- Directions -
Determine how many lines in the entries below hold "global". Respond with that number only.

- Data listing -
==*==
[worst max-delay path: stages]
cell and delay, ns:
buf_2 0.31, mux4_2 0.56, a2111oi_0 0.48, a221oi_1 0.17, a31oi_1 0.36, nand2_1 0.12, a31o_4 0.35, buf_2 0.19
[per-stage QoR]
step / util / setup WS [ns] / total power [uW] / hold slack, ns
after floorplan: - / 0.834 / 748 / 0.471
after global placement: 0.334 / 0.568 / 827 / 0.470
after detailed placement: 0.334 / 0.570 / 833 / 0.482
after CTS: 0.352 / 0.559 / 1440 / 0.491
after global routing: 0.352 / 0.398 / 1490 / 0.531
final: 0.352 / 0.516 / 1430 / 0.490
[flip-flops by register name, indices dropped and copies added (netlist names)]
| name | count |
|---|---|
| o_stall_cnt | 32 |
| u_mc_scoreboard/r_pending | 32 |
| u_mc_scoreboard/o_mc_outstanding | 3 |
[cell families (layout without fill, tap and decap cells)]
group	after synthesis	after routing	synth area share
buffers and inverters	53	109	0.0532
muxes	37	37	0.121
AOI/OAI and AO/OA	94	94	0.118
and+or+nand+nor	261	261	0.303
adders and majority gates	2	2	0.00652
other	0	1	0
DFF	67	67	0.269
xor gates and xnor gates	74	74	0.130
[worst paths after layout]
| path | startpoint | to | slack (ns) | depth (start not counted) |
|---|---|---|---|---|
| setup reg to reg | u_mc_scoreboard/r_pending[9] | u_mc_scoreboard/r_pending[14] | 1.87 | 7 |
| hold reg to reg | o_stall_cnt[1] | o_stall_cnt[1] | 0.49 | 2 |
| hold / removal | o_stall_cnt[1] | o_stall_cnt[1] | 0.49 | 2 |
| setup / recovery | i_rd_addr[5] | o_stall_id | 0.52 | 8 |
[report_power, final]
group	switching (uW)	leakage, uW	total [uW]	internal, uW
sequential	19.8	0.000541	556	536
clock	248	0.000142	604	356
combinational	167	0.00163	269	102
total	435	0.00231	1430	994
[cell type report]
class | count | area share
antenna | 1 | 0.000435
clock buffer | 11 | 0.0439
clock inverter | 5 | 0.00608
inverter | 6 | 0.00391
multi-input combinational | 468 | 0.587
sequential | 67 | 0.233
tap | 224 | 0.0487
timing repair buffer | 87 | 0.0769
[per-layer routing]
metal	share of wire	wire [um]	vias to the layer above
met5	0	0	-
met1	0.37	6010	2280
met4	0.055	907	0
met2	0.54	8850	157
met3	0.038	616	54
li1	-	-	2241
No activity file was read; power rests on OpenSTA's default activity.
--- src/rtl/ex_stage_pipe.sv ---
// ex_stage_pipe: execute stage of the 5-stage accumulator pipeline.
//
// Sits between the ID/EX and EX/MEM registers. Owns the architectural accumulator, so
// back-to-back accumulator ops see the updated value with no bubble. Both sides use
// valid/ready handshakes. Also provides flush, a sticky halt and an optional iterative
// shift-add multiplier.
//
// Optional feature macro: EX_MUL_EN
//   Defined:   opcode 12 (MUL) runs a DATA_W-cycle shift-add multiply.
//   Undefined: no multiplier logic is built, busy is tied to 0 and MUL acts as NOP.
//
// Ports:
//   clk, rst          clock, asynchronous active-low reset
//   flush             kill the output stage and abort a multiply
//   in_valid/ready    ID/EX handshake; in_opcode, in_dest, in_imm, in_reg_val,
//                     in_reg_write, in_mem_write carry the entry
//   out_valid/ready   EX/MEM handshake; out_opcode, out_dest, out_reg_write,
//                     out_mem_write, alu_result, out_mem_data are registered
//   acc, carry        accumulator (forwarding source) and ADD/SUB/MUL carry
//   busy              multiplier in progress
//   halt              sticky halt, cleared only by reset
module ex_stage_pipe #(
    parameter int unsigned DATA_W = 8,
    parameter int unsigned REG_AW = 5,
    parameter int unsigned OP_W   = 4
) (
    input  logic              clk,
    input  logic              rst,
    input  logic              flush,
    input  logic              in_valid,
    output logic              in_ready,
    input  logic [OP_W-1:0]   in_opcode,
    input  logic [REG_AW-1:0] in_dest,
    input  logic [DATA_W-1:0] in_imm,
    input  logic [DATA_W-1:0] in_reg_val,
    input  logic              in_reg_write,
    input  logic              in_mem_write,
    output logic              out_valid,
    input  logic              out_ready,
    output logic [OP_W-1:0]   out_opcode,
    output logic [REG_AW-1:0] out_dest,
    output logic              out_reg_write,
    output logic              out_mem_write,
    output logic [DATA_W-1:0] alu_result,
    output logic [DATA_W-1:0] out_mem_data,
    output logic [DATA_W-1:0] acc,
    output logic              carry,
    output logic              busy,
    output logic              halt
);

    typedef enum logic [1:0] {StIdle, StMulBusy, StHalted} state_e;

    localparam logic [OP_W-1:0] OpNop = OP_W'(0);
    localparam logic [OP_W-1:0] OpLdo = OP_W'(1);
    localparam logic [OP_W-1:0] OpLda = OP_W'(2);
    localparam logic [OP_W-1:0] OpSto = OP_W'(3);
    localparam logic [OP_W-1:0] OpPre = OP_W'(4);
    localparam logic [OP_W-1:0] OpAdd = OP_W'(5);
    localparam logic [OP_W-1:0] OpLdm = OP_W'(6);
    localparam logic [OP_W-1:0] OpHlt = OP_W'(7);
    localparam logic [OP_W-1:0] OpSub = OP_W'(8);
    localparam logic [OP_W-1:0] OpAnd = OP_W'(9);
    localparam logic [OP_W-1:0] OpOr  = OP_W'(10);
    localparam logic [OP_W-1:0] OpXor = OP_W'(11);
`ifdef EX_MUL_EN
    localparam logic [OP_W-1:0] OpMul = OP_W'(12);
    localparam int unsigned     CntW  = $clog2(DATA_W + 1);
`endif

    state_e              state_q, state_d;
    logic                halt_q, halt_d;
    logic [DATA_W-1:0]   acc_q, acc_d;
    logic                carry_q, carry_d;
    logic                out_valid_q, out_valid_d;
    logic [OP_W-1:0]     out_opcode_q, out_opcode_d;
    logic [REG_AW-1:0]   out_dest_q, out_dest_d;
    logic                out_rw_q, out_rw_d;
    logic                out_mw_q, out_mw_d;
    logic [DATA_W-1:0]   alu_q, alu_d;
    logic [DATA_W-1:0]   mem_data_q, mem_data_d;

`ifdef EX_MUL_EN
    logic [2*DATA_W-1:0] mcand_q, mcand_d;
    logic [2*DATA_W-1:0] prod_q, prod_d;
    logic [DATA_W-1:0]   mplier_q, mplier_d;
    logic [CntW-1:0]     cnt_q, cnt_d;
    logic [REG_AW-1:0]   mul_dest_q, mul_dest_d;
    logic                mul_rw_q, mul_rw_d;
    logic                mul_mw_q, mul_mw_d;
`endif

    // Single-cycle op decode, evaluated against the current accumulator.
    logic [DATA_W-1:0] op_res;
    logic [DATA_W-1:0] op_acc;
    logic              op_carry;
    logic [DATA_W-1:0] op_mem;
    logic              is_hlt;
    logic              is_mul;
    logic              accept;

    assign in_ready = (state_q == StIdle) && !halt_q && !flush && (!out_valid_q || out_ready);
    assign accept   = in_valid && in_ready;

    always_comb begin
        op_res   = acc_q;
        op_acc   = acc_q;
        op_carry = carry_q;
        op_mem   = '0;
        is_hlt   = 1'b0;
        is_mul   = 1'b0;
        case (in_opcode)
            OpNop, OpLdm: op_res = acc_q;
            OpLdo, OpLda: op_res = in_imm;
            OpSto: begin
                op_res = in_reg_val;
                op_mem = in_reg_val;
            end
            OpPre: begin
                op_acc = in_reg_val;
                op_res = in_reg_val;
            end
            OpAdd: begin
                {op_carry, op_acc} = {1'b0, acc_q} + {1'b0, in_reg_val};
                op_res             = op_acc;
            end
            OpSub: begin
                // Top bit of the widened difference is the borrow.
                {op_carry, op_acc} = {1'b0, acc_q} - {1'b0, in_reg_val};
                op_res             = op_acc;
            end
            OpAnd: begin
                op_acc = acc_q & in_reg_val;
                op_res = op_acc;
            end
            OpOr: begin
                op_acc = acc_q | in_reg_val;
                op_res = op_acc;
            end
            OpXor: begin
                op_acc = acc_q ^ in_reg_val;
                op_res = op_acc;
            end
            OpHlt: is_hlt = 1'b1;
`ifdef EX_MUL_EN
            OpMul: is_mul = 1'b1;
`endif
            default: ;
        endcase
    end

    always_comb begin
        state_d      = state_q;
        halt_d       = halt_q;
        acc_d        = acc_q;
        carry_d      = carry_q;
        out_valid_d  = out_valid_q;
        out_opcode_d = out_opcode_q;
        out_dest_d   = out_dest_q;
        out_rw_d     = out_rw_q;
        out_mw_d     = out_mw_q;
        alu_d        = alu_q;
        mem_data_d   = mem_data_q;
`ifdef EX_MUL_EN
        mcand_d      = mcand_q;
        prod_d       = prod_q;
        mplier_d     = mplier_q;
        cnt_d        = cnt_q;
        mul_dest_d   = mul_dest_q;
        mul_rw_d     = mul_rw_q;
        mul_mw_d     = mul_mw_q;
`endif

        if (out_valid_q && out_ready) begin
            out_valid_d = 1'b0;
        end

        if (flush) begin
            // in_ready is already low, so no acceptance can race with this.
            out_valid_d = 1'b0;
            if (state_q == StMulBusy) begin
                state_d = StIdle;
            end
        end else begin
            case (state_q)
                StIdle: begin
                    if (accept && is_mul) begin
                        state_d = StMulBusy;
`ifdef EX_MUL_EN
                        mcand_d    = {{DATA_W{1'b0}}, acc_q};
                        mplier_d   = in_reg_val;
                        prod_d     = '0;
                        cnt_d      = '0;
                        mul_dest_d = in_dest;
                        mul_rw_d   = in_reg_write;
                        mul_mw_d   = in_mem_write;
`endif
                    end else if (accept) begin
                        out_valid_d  = 1'b1;
                        out_opcode_d = in_opcode;
                        out_dest_d   = in_dest;
                        out_rw_d     = in_reg_write;
                        out_mw_d     = in_mem_write;
                        alu_d        = op_res;
                        mem_data_d   = op_mem;
                        acc_d        = op_acc;
                        carry_d      = op_carry;
                        if (is_hlt) begin
                            halt_d  = 1'b1;
                            state_d = StHalted;
                        end
                    end
                end
                StMulBusy: begin
`ifdef EX_MUL_EN
                    if (cnt_q != CntW'(DATA_W)) begin
                        if (mplier_q[0]) begin
                            prod_d = prod_q + mcand_q;
                        end
                        mcand_d  = mcand_q << 1;
                        mplier_d = mplier_q >> 1;
                        cnt_d    = cnt_q + 1'b1;
                    end else if (!out_valid_q || out_ready) begin
                        // Product ready and the output register is free or draining.
                        out_valid_d  = 1'b1;
                        out_opcode_d = OpMul;
                        out_dest_d   = mul_dest_q;
                        out_rw_d     = mul_rw_q;
                        out_mw_d     = mul_mw_q;
                        alu_d        = prod_q[DATA_W-1:0];
                        mem_data_d   = '0;
                        acc_d        = prod_q[DATA_W-1:0];
                        carry_d      = |prod_q[2*DATA_W-1:DATA_W];
                        state_d      = StIdle;
                    end
`else
                    state_d = StIdle;
`endif
                end
                StHalted: ;
                default: state_d = StIdle;
            endcase
        end
    end

    always_ff @(posedge clk or negedge rst) begin
        if (!rst) begin
            state_q      <= StIdle;
            halt_q       <= 1'b0;
            acc_q        <= '0;
            carry_q      <= 1'b0;
            out_valid_q  <= 1'b0;
            out_opcode_q <= '0;
            out_dest_q   <= '0;
            out_rw_q     <= 1'b0;
            out_mw_q     <= 1'b0;
            alu_q        <= '0;
            mem_data_q   <= '0;
`ifdef EX_MUL_EN
            mcand_q      <= '0;
            prod_q       <= '0;
            mplier_q     <= '0;
            cnt_q        <= '0;
            mul_dest_q   <= '0;
            mul_rw_q     <= 1'b0;
            mul_mw_q     <= 1'b0;
`endif
        end else begin
            state_q      <= state_d;
            halt_q       <= halt_d;
            acc_q        <= acc_d;
            carry_q      <= carry_d;
            out_valid_q  <= out_valid_d;
            out_opcode_q <= out_opcode_d;
            out_dest_q   <= out_dest_d;
            out_rw_q     <= out_rw_d;
            out_mw_q     <= out_mw_d;
            alu_q        <= alu_d;
            mem_data_q   <= mem_data_d;
`ifdef EX_MUL_EN
            mcand_q      <= mcand_d;
            prod_q       <= prod_d;
            mplier_q     <= mplier_d;
            cnt_q        <= cnt_d;
            mul_dest_q   <= mul_dest_d;
            mul_rw_q     <= mul_rw_d;
            mul_mw_q     <= mul_mw_d;
`endif
        end
    end

    assign out_valid     = out_valid_q;
    assign out_opcode    = out_opcode_q;
    assign out_dest      = out_dest_q;
    assign out_reg_write = out_rw_q;
    assign out_mem_write = out_mw_q;
    assign alu_result    = alu_q;
    assign out_mem_data  = mem_data_q;
    assign acc           = acc_q;
    assign carry         = carry_q;
    assign halt          = halt_q;
`ifdef EX_MUL_EN
    assign busy          = (state_q == StMulBusy);
`else
    assign busy          = 1'b0;
`endif

endmodule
==*==
- Answer box -
2